The passenger demand and load factor results in May-08 are heartening for the industry, although the real test will come with Jun-08 traffic data, which may show some softness as airlines raised surcharges and fares in the month in response to surging fuel prices.
The World Tourism Organisation (UNWTO) reports (02-Jul-08) worldwide international tourism arrivals rose 5% during the first four months of the year, “in spite of uncertainties posed by the global economy”. All regions had positive results, with the fastest growth in the Middle East, Northeast and South Asia. The UNWTO stated prospects for international tourism “remain positive”, although demand is expected to grow at a slower pace over the remainder of the year.
IATA has meanwhile highlighted the weak freight market, which tends to be a bellwether for the underlying economy. May-08 showed a “significant drop” in cargo growth to 1.3%, taking the year-to-date increase down to 2.8% - well down on the 4.3% recorded for the full year of 2007.

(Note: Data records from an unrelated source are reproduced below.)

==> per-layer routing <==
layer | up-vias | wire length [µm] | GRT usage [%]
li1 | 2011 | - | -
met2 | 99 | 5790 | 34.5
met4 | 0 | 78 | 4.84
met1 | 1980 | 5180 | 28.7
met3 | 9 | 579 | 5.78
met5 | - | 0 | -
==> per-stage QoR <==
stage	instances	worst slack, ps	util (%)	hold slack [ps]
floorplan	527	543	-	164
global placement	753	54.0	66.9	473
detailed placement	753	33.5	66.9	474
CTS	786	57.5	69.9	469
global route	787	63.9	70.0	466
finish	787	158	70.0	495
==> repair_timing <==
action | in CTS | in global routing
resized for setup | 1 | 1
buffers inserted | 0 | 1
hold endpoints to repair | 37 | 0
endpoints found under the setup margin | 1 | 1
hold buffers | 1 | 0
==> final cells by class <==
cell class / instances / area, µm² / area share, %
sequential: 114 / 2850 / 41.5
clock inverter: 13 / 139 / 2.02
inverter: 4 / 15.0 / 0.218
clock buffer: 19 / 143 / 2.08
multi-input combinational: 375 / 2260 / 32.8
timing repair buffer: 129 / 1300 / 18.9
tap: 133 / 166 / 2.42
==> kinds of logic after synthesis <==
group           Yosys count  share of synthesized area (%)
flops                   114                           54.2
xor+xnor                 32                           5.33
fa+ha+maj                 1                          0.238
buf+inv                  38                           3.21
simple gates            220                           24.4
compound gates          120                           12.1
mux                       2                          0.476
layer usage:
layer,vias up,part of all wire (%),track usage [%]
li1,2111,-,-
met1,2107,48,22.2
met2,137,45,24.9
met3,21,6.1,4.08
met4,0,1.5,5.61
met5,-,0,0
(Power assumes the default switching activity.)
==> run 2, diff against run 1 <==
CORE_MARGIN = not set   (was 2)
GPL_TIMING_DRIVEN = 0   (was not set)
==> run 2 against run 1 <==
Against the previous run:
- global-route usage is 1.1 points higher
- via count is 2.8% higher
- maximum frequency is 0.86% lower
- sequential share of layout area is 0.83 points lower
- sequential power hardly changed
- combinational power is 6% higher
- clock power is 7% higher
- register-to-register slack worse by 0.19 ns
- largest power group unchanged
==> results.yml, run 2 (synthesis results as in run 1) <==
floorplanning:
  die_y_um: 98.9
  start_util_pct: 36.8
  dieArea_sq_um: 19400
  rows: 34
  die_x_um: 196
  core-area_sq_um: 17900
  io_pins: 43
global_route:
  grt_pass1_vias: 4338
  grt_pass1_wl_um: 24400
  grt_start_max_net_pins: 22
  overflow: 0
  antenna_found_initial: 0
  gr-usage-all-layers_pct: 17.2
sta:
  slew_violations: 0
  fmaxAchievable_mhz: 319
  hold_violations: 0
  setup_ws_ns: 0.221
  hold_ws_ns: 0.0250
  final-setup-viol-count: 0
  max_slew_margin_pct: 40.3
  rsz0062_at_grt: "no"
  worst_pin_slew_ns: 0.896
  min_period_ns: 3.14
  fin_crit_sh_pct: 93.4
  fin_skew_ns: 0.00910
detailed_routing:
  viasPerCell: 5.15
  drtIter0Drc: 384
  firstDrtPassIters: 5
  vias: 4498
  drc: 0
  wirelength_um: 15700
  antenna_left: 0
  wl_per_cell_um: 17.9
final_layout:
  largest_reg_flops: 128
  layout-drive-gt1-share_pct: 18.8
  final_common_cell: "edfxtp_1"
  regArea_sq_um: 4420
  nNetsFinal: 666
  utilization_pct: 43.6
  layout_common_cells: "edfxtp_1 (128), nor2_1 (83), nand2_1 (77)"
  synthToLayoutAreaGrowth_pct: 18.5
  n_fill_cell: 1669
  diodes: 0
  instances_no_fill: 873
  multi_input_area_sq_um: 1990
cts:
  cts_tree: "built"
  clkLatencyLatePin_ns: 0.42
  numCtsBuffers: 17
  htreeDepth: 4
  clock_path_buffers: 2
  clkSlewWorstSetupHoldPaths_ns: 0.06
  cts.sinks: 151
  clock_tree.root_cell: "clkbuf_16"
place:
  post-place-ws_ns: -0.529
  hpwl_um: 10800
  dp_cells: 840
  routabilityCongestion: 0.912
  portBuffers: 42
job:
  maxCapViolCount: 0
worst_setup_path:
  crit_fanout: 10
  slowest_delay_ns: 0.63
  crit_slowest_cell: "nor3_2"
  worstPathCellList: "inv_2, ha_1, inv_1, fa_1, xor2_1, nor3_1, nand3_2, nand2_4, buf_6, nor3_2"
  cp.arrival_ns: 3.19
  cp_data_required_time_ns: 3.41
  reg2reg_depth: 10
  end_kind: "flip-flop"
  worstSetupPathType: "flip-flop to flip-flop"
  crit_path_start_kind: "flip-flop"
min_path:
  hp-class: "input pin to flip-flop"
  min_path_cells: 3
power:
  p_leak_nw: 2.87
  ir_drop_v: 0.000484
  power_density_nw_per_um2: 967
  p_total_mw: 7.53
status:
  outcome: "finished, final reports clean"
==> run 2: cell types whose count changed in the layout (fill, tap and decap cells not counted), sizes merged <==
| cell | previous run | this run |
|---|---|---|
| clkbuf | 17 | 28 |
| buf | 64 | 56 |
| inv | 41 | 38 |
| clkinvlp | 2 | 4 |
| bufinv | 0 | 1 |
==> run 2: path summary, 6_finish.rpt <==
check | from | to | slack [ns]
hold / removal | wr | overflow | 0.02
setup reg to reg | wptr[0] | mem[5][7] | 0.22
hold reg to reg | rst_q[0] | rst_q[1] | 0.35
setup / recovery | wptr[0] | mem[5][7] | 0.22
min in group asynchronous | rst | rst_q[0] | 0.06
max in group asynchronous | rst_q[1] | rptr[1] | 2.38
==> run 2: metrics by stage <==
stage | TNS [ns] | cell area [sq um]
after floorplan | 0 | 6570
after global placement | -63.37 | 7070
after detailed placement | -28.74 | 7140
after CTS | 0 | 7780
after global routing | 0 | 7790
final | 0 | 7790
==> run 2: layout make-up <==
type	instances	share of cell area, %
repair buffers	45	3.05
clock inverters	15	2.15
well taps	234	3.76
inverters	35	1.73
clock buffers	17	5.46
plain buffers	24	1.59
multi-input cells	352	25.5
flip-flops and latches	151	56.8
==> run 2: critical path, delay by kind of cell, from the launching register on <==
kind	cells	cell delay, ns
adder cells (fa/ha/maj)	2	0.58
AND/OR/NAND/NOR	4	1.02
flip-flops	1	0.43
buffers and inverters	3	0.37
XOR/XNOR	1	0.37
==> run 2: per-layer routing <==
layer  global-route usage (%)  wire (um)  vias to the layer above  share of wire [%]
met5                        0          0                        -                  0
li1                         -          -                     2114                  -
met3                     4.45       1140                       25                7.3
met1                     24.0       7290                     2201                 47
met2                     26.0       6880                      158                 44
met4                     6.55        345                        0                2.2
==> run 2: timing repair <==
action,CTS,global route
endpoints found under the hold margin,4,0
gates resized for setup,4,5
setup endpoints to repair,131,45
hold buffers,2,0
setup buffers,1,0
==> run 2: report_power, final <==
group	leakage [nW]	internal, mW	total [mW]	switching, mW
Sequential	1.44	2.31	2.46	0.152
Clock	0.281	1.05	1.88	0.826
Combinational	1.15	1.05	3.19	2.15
===== config.mk =====
export PLATFORM = sky130hd
export DESIGN_NAME = mac_acc_seq
export DESIGN_NICKNAME = d
export VERILOG_FILES = /design/src/rtl/mac_pkg.sv /design/src/rtl/mac_2s_complement.sv /design/src/rtl/mac_acc_seq.sv
export SDC_FILE = /design/constraint.sdc
export NUM_CORES = 1
export LEC_CHECK = 0
export CAP_MARGIN = 20
export CORE_ASPECT_RATIO = 1.5
export CORE_MARGIN = 4
export CORE_UTILIZATION = 55
export CTS_BUF_LIST = sky130_fd_sc_hd__clkbuf_2 sky130_fd_sc_hd__clkbuf_4 sky130_fd_sc_hd__clkbuf_8
export DETAILED_ROUTE_END_ITERATION = 7
export PLACE_DENSITY = 0.83
export SKIP_LAST_GASP = 1
export SYNTH_ARGS = -nofsm -noshare
export SYNTH_HDL_FRONTEND = slang
export SYNTH_SLANG_ARGS = --single-unit

===== constraint.sdc =====
create_clock -name i_clk -period 4.6 [get_ports i_clk]
set_clock_uncertainty 0.15 [all_clocks]
set_input_delay 0.92 -clock i_clk [delete_from_list [all_inputs] [get_ports i_clk]]
set_output_delay 0.92 -clock i_clk [all_outputs]
set_load 0.05 [all_outputs]
[src/rtl/imm_ext_pkg.sv]
`default_nettype none
// ============================================================================
// Module      : imm_ext_pkg
// Description : Shared constants for the immediate-extension arbiter slice:
//               extension mode encodings, default widths, requester IDs.
// Revision    : 1.0 - initial release
// ============================================================================
package imm_ext_pkg;

    // Default widths for the immediate and the extended result
    localparam int IMM_W_DEF  = 16;
    localparam int DATA_W_DEF = 32;

    // Extension mode encodings
    localparam logic [1:0] EXT_SIGN   = 2'b00;
    localparam logic [1:0] EXT_ZERO   = 2'b01;
    localparam logic [1:0] EXT_UPPER  = 2'b10;
    localparam logic [1:0] EXT_BRANCH = 2'b11;

    // Requester identifiers as carried on out_id
    localparam logic REQ_ALU = 1'b0;
    localparam logic REQ_BR  = 1'b1;

endpackage
`default_nettype wire

[src/rtl/imm_ext_core.sv]
`default_nettype none
// ============================================================================
// Module      : imm_ext_core
// Description : Purely combinational mode-selected immediate extender.
//               Sign/zero extension, upper-load placement and branch-offset
//               (sign-extend then shift left by two).
// Revision    : 1.0 - initial release
// ============================================================================
module imm_ext_core
    import imm_ext_pkg::*;
#(
    parameter int IMM_W  = IMM_W_DEF,
    parameter int DATA_W = DATA_W_DEF
) (
    input  logic [IMM_W-1:0]  i_imm,
    input  logic [1:0]        i_mode,
    output logic [DATA_W-1:0] o_data
);

    logic [DATA_W-1:0] w_sext;

    // Sign-extended view is shared by the sign and branch modes
    assign w_sext = {{(DATA_W-IMM_W){i_imm[IMM_W-1]}}, i_imm};

    // Select the extension; branch mode drops the top two sign bits
    always_comb begin
        o_data = w_sext;
        case (i_mode)
            EXT_SIGN:  o_data = w_sext;
            EXT_ZERO:  o_data = {{(DATA_W-IMM_W){1'b0}}, i_imm};
            EXT_UPPER: o_data = {i_imm, {(DATA_W-IMM_W){1'b0}}};
            default:   o_data = {w_sext[DATA_W-3:0], 2'b00};
        endcase
    end

endmodule
`default_nettype wire

[src/rtl/imm_ext_arbiter.sv]
`default_nettype none
// ============================================================================
// Module      : imm_ext_arbiter
// Description : Round-robin arbiter sharing one immediate extender between
//               the decode/ALU path (req0) and the branch-offset path (req1).
//               Result is held in a single output register with valid/ready
//               backpressure; back-to-back transfers without bubbles.
// Revision    : 1.0 - initial release
// ============================================================================
module imm_ext_arbiter
    import imm_ext_pkg::*;
#(
    parameter int IMM_W   = IMM_W_DEF,
    parameter int DATA_W  = DATA_W_DEF,
    parameter int RR_INIT = 0
) (
    input  logic              clk,
    input  logic              reset_n,
    input  logic              req0_valid,
    output logic              req0_ready,
    input  logic [IMM_W-1:0]  req0_imm,
    input  logic [1:0]        req0_mode,
    input  logic              req1_valid,
    output logic              req1_ready,
    input  logic [IMM_W-1:0]  req1_imm,
    input  logic [1:0]        req1_mode,
    output logic              out_valid,
    input  logic              out_ready,
    output logic [DATA_W-1:0] out_data,
    output logic              out_id
);

    // Output register occupancy
    localparam logic [0:0] ST_EMPTY = 1'b0;
    localparam logic [0:0] ST_FULL  = 1'b1;

    // Requester that must win the first contention after reset
    localparam logic c_rr_first = (RR_INIT == 0) ? REQ_ALU : REQ_BR;

    logic [0:0]        r_state;
    logic [0:0]        w_state_nxt;
    logic [DATA_W-1:0] r_out_data;
    logic              r_out_id;
    logic              r_last;      // requester granted most recently

    logic              w_can_load;
    logic              w_sel;
    logic              w_grant;
    logic [IMM_W-1:0]  w_imm;
    logic [1:0]        w_mode;
    logic [DATA_W-1:0] w_ext;

    // Arbitration: lone requester wins; on contention the one not granted last wins
    always_comb begin
        w_can_load = (r_state == ST_EMPTY) | out_ready;
        w_sel      = REQ_ALU;
        if (req0_valid & req1_valid) begin
            w_sel = ~r_last;
        end else if (req1_valid) begin
            w_sel = REQ_BR;
        end
        w_grant = w_can_load & (req0_valid | req1_valid);
    end

    assign req0_ready = w_grant & (w_sel == REQ_ALU);
    assign req1_ready = w_grant & (w_sel == REQ_BR);

    // Single shared extender sits after the grant mux
    assign w_imm  = (w_sel == REQ_BR) ? req1_imm  : req0_imm;
    assign w_mode = (w_sel == REQ_BR) ? req1_mode : req0_mode;

    imm_ext_core #(
        .IMM_W  (IMM_W),
        .DATA_W (DATA_W)
    ) u_core (
        .i_imm  (w_imm),
        .i_mode (w_mode),
        .o_data (w_ext)
    );

    // Occupancy state register; reset discards any held result
    always_ff @(posedge clk or negedge reset_n) begin
        if (!reset_n) begin
            r_state <= ST_EMPTY;
        end else begin
            r_state <= w_state_nxt;
        end
    end

    // Next occupancy: a grant always fills, a drain without grant empties
    always_comb begin
        w_state_nxt = r_state;
        case (r_state)
            ST_EMPTY: begin
                if (w_grant) w_state_nxt = ST_FULL;
            end
            ST_FULL: begin
                if (w_grant)        w_state_nxt = ST_FULL;
                else if (out_ready) w_state_nxt = ST_EMPTY;
            end
            default: w_state_nxt = ST_EMPTY;
        endcase
    end

    // Result, source ID and round-robin pointer load only on an actual grant
    always_ff @(posedge clk or negedge reset_n) begin
        if (!reset_n) begin
            r_out_data <= '0;
            r_out_id   <= REQ_ALU;
            r_last     <= ~c_rr_first;
        end else if (w_grant) begin
            r_out_data <= w_ext;
            r_out_id   <= w_sel;
            r_last     <= w_sel;
        end
    end

    assign out_valid = (r_state == ST_FULL);
    assign out_data  = r_out_data;
    assign out_id    = r_out_id;

endmodule
`default_nettype wire
**config.mk**
```make
export PLATFORM = sky130hd
export DESIGN_NAME = xswitch_protocol_monitor
export DESIGN_NICKNAME = d
export VERILOG_FILES = /design/src/rtl/xswitch_protocol_monitor.sv
export SDC_FILE = /design/constraint.sdc
export NUM_CORES = 1
export LEC_CHECK = 0
export ABC_AREA = 1
export CAP_MARGIN = 25
export CORE_UTILIZATION = 59
export CTS_CLUSTER_SIZE = 10
export DETAILED_ROUTE_END_ITERATION = 6
export GPL_TIMING_DRIVEN = 0
export PLACE_DENSITY_LB_ADDON = 0.15
export RECOVER_POWER = 25
export SLEW_MARGIN = 10
export SYNTH_ARGS = -nofsm -noshare
export SYNTH_HDL_FRONTEND = slang
export SYNTH_SLANG_ARGS = --single-unit
```
**constraint.sdc**
```tcl
create_clock -name clk -period 13.14 [get_ports clk]
set_input_delay 2.628 -clock clk [delete_from_list [all_inputs] [get_ports clk]]
set_output_delay 2.628 -clock clk [all_outputs]
set_load 0.01 [all_outputs]
```
**src/rtl/xswitch_protocol_monitor.sv**
```systemverilog
// Passive checker for the N-port crossbar: routing, data, source tag and read/ready handshake.
// Keeps sticky error flags, saturating pass/fail counters and a first-error capture.
module xswitch_protocol_monitor #(
    parameter int N_PORTS = 4,
    parameter int ADDR_W  = 2,
    parameter int DATA_W  = 8,
    parameter int MAX_LAT = 0,
    parameter int CNT_W   = 16
) (
    input  logic                      clk,
    input  logic                      reset,
    input  logic                      en,
    input  logic                      clr,
    input  logic [N_PORTS-1:0]        valid_in,
    input  logic [N_PORTS*ADDR_W-1:0] addr_in,
    input  logic [N_PORTS*DATA_W-1:0] data_in,
    input  logic [N_PORTS-1:0]        rcv_rdy,
    input  logic [N_PORTS-1:0]        valid_out,
    input  logic [N_PORTS*ADDR_W-1:0] addr_out,
    input  logic [N_PORTS*DATA_W-1:0] data_out,
    input  logic [N_PORTS-1:0]        data_rd,
    output logic [4:0]                err_sticky,
    output logic [CNT_W-1:0]          pass_cnt,
    output logic [CNT_W-1:0]          fail_cnt,
    output logic                      err_valid,
    output logic [2:0]                first_err_code,
    output logic [ADDR_W-1:0]         first_err_port
);

    localparam logic ST_IDLE = 1'b0;
    localparam logic ST_WAIT = 1'b1;
    localparam logic [3:0] LAT = 4'(MAX_LAT);

    logic [N_PORTS-1:0] ost_q, ost_d;
    logic [ADDR_W-1:0]  src_q [N_PORTS];
    logic [ADDR_W-1:0]  src_d [N_PORTS];
    logic [DATA_W-1:0]  dat_q [N_PORTS];
    logic [DATA_W-1:0]  dat_d [N_PORTS];
    logic [3:0]         otmr_q [N_PORTS];
    logic [3:0]         otmr_d [N_PORTS];
    logic [N_PORTS-1:0] rst_q, rst_d;
    logic [3:0]         rtmr_q [N_PORTS];
    logic [3:0]         rtmr_d [N_PORTS];

    logic [N_PORTS-1:0] ev_opass, ev_vto, ev_dmis, ev_amis, ev_con, ev_rpass, ev_rto;

    logic [4:0]         err_sticky_q, err_sticky_d;
    logic [CNT_W-1:0]   pass_cnt_q, pass_cnt_d, fail_cnt_q, fail_cnt_d;
    logic               err_valid_q, err_valid_d;
    logic [2:0]         first_err_code_q, first_err_code_d;
    logic [ADDR_W-1:0]  first_err_port_q, first_err_port_d;

    always_comb begin
        logic              hit, multi, do_cmp;
        logic [ADDR_W-1:0] rsrc, cmp_src;
        logic [DATA_W-1:0] rdat, cmp_dat;
        for (int unsigned j = 0; j < N_PORTS; j++) begin
            ost_d[j]    = ost_q[j];
            src_d[j]    = src_q[j];
            dat_d[j]    = dat_q[j];
            otmr_d[j]   = otmr_q[j];
            ev_opass[j] = 1'b0;
            ev_vto[j]   = 1'b0;
            ev_dmis[j]  = 1'b0;
            ev_amis[j]  = 1'b0;
            ev_con[j]   = 1'b0;
            hit         = 1'b0;
            multi       = 1'b0;
            rsrc        = '0;
            rdat        = '0;
            // Lowest-index requester wins; any further requester marks contention.
            for (int unsigned i = 0; i < N_PORTS; i++) begin
                if (valid_in[i] && addr_in[i*ADDR_W +: ADDR_W] == ADDR_W'(j)) begin
                    if (hit) begin
                        multi = 1'b1;
                    end else begin
                        rsrc = ADDR_W'(i);
                        rdat = data_in[i*DATA_W +: DATA_W];
                    end
                    hit = 1'b1;
                end
            end
            do_cmp  = 1'b0;
            cmp_src = src_q[j];
            cmp_dat = dat_q[j];
            if (!en) begin
                ost_d[j] = ST_IDLE;
            end else if (ost_q[j] == ST_IDLE) begin
                if (hit) begin
                    ev_con[j] = multi;
                    if (valid_out[j]) begin
                        do_cmp  = 1'b1;
                        cmp_src = rsrc;
                        cmp_dat = rdat;
                    end else if (MAX_LAT == 0) begin
                        ev_vto[j] = 1'b1;
                    end else begin
                        src_d[j]  = rsrc;
                        dat_d[j]  = rdat;
                        otmr_d[j] = 4'd1;
                        ost_d[j]  = ST_WAIT;
                    end
                end
            end else begin
                ev_con[j] = hit;
                if (valid_out[j]) begin
                    do_cmp   = 1'b1;
                    ost_d[j] = ST_IDLE;
                end else if (otmr_q[j] == LAT) begin
                    ev_vto[j] = 1'b1;
                    ost_d[j]  = ST_IDLE;
                end else begin
                    otmr_d[j] = otmr_q[j] + 4'd1;
                end
            end
            if (do_cmp) begin
                ev_amis[j]  = addr_out[j*ADDR_W +: ADDR_W] != cmp_src;
                ev_dmis[j]  = data_out[j*DATA_W +: DATA_W] != cmp_dat;
                ev_opass[j] = !ev_amis[j] && !ev_dmis[j];
            end
        end
    end

    always_comb begin
        logic trg;
        for (int unsigned i = 0; i < N_PORTS; i++) begin
            rst_d[i]    = rst_q[i];
            rtmr_d[i]   = rtmr_q[i];
            ev_rpass[i] = 1'b0;
            ev_rto[i]   = 1'b0;
            trg         = 1'b0;
            for (int unsigned j = 0; j < N_PORTS; j++) begin
                if (data_rd[j] && addr_out[j*ADDR_W +: ADDR_W] == ADDR_W'(i)) trg = 1'b1;
            end
            if (!en) begin
                rst_d[i] = ST_IDLE;
            end else if (rst_q[i] == ST_IDLE) begin
                if (trg) begin
                    if (rcv_rdy[i]) begin
                        ev_rpass[i] = 1'b1;
                    end else if (MAX_LAT == 0) begin
                        ev_rto[i] = 1'b1;
                    end else begin
                        rtmr_d[i] = 4'd1;
                        rst_d[i]  = ST_WAIT;
                    end
                end
            end else if (rcv_rdy[i]) begin
                ev_rpass[i] = 1'b1;
                rst_d[i]    = ST_IDLE;
            end else if (rtmr_q[i] == LAT) begin
                ev_rto[i] = 1'b1;
                rst_d[i]  = ST_IDLE;
            end else begin
                rtmr_d[i] = rtmr_q[i] + 4'd1;
            end
        end
    end

    always_comb begin
        logic [7:0]         npass, nfail;
        logic [CNT_W+7:0]   psum, fsum;
        logic [N_PORTS-1:0] evs;
        logic               found;
        logic [2:0]         fcode;
        logic [ADDR_W-1:0]  fport;
        npass = 8'($countones(ev_opass)) + 8'($countones(ev_rpass));
        nfail = 8'($countones(ev_vto)) + 8'($countones(ev_dmis)) + 8'($countones(ev_amis))
              + 8'($countones(ev_rto)) + 8'($countones(ev_con));
        psum  = {8'd0, pass_cnt_q} + {{CNT_W{1'b0}}, npass};
        fsum  = {8'd0, fail_cnt_q} + {{CNT_W{1'b0}}, nfail};
        found = 1'b0;
        fcode = '0;
        fport = '0;
        // Scan order gives lowest code first, then lowest port.
        for (int unsigned c = 0; c < 5; c++) begin
            case (c)
                0:       evs = ev_vto;
                1:       evs = ev_dmis;
                2:       evs = ev_amis;
                3:       evs = ev_rto;
                default: evs = ev_con;
            endcase
            for (int unsigned p = 0; p < N_PORTS; p++) begin
                if (evs[p] && !found) begin
                    found = 1'b1;
                    fcode = 3'(c);
                    fport = ADDR_W'(p);
                end
            end
        end
        if (clr) begin
            err_sticky_d     = '0;
            pass_cnt_d       = '0;
            fail_cnt_d       = '0;
            err_valid_d      = 1'b0;
            first_err_code_d = '0;
            first_err_port_d = '0;
        end else begin
            err_sticky_d     = err_sticky_q | {|ev_con, |ev_rto, |ev_amis, |ev_dmis, |ev_vto};
            pass_cnt_d       = (|psum[CNT_W+7:CNT_W]) ? '1 : psum[CNT_W-1:0];
            fail_cnt_d       = (|fsum[CNT_W+7:CNT_W]) ? '1 : fsum[CNT_W-1:0];
            err_valid_d      = err_valid_q;
            first_err_code_d = first_err_code_q;
            first_err_port_d = first_err_port_q;
            if (!err_valid_q && found) begin
                err_valid_d      = 1'b1;
                first_err_code_d = fcode;
                first_err_port_d = fport;
            end
        end
    end

    always_ff @(posedge clk or negedge reset) begin
        if (!reset) begin
            ost_q            <= '0;
            rst_q            <= '0;
            err_sticky_q     <= '0;
            pass_cnt_q       <= '0;
            fail_cnt_q       <= '0;
            err_valid_q      <= 1'b0;
            first_err_code_q <= '0;
            first_err_port_q <= '0;
            for (int unsigned k = 0; k < N_PORTS; k++) begin
                src_q[k]  <= '0;
                dat_q[k]  <= '0;
                otmr_q[k] <= '0;
                rtmr_q[k] <= '0;
            end
        end else begin
            ost_q            <= ost_d;
            rst_q            <= rst_d;
            err_sticky_q     <= err_sticky_d;
            pass_cnt_q       <= pass_cnt_d;
            fail_cnt_q       <= fail_cnt_d;
            err_valid_q      <= err_valid_d;
            first_err_code_q <= first_err_code_d;
            first_err_port_q <= first_err_port_d;
            for (int unsigned k = 0; k < N_PORTS; k++) begin
                src_q[k]  <= src_d[k];
                dat_q[k]  <= dat_d[k];
                otmr_q[k] <= otmr_d[k];
                rtmr_q[k] <= rtmr_d[k];
            end
        end
    end

    assign err_sticky     = err_sticky_q;
    assign pass_cnt       = pass_cnt_q;
    assign fail_cnt       = fail_cnt_q;
    assign err_valid      = err_valid_q;
    assign first_err_code = first_err_code_q;
    assign first_err_port = first_err_port_q;

endmodule
```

The biggest cause of the slow cargo growth came from a 0.5% contraction in Asian carrier traffic. This resulted from the impact of the earthquake in China and weakness in the Japanese economy, while Asian carriers also saw weakness in trans-Pacific markets with increased competition from US carriers taking advantage of the weak US dollar, according to IATA.
Cathay Pacific, one of Asia’s most efficient and best-managed airlines, has issued a profit warning – its first since SARS in 2003 – that first half and full-year earnings may “disappoint”. The airline’s shares slumped 7.8% on 02-Jul-08 to two-year lows.
Cathay has consistently warned this year that fuel prices were hurting its business, particularly its freight operation, but it has been growing capacity at more than double the rate of its main rivals.
As the pressures mount, Cathay may have to lower its aggressive rate of expansion this year.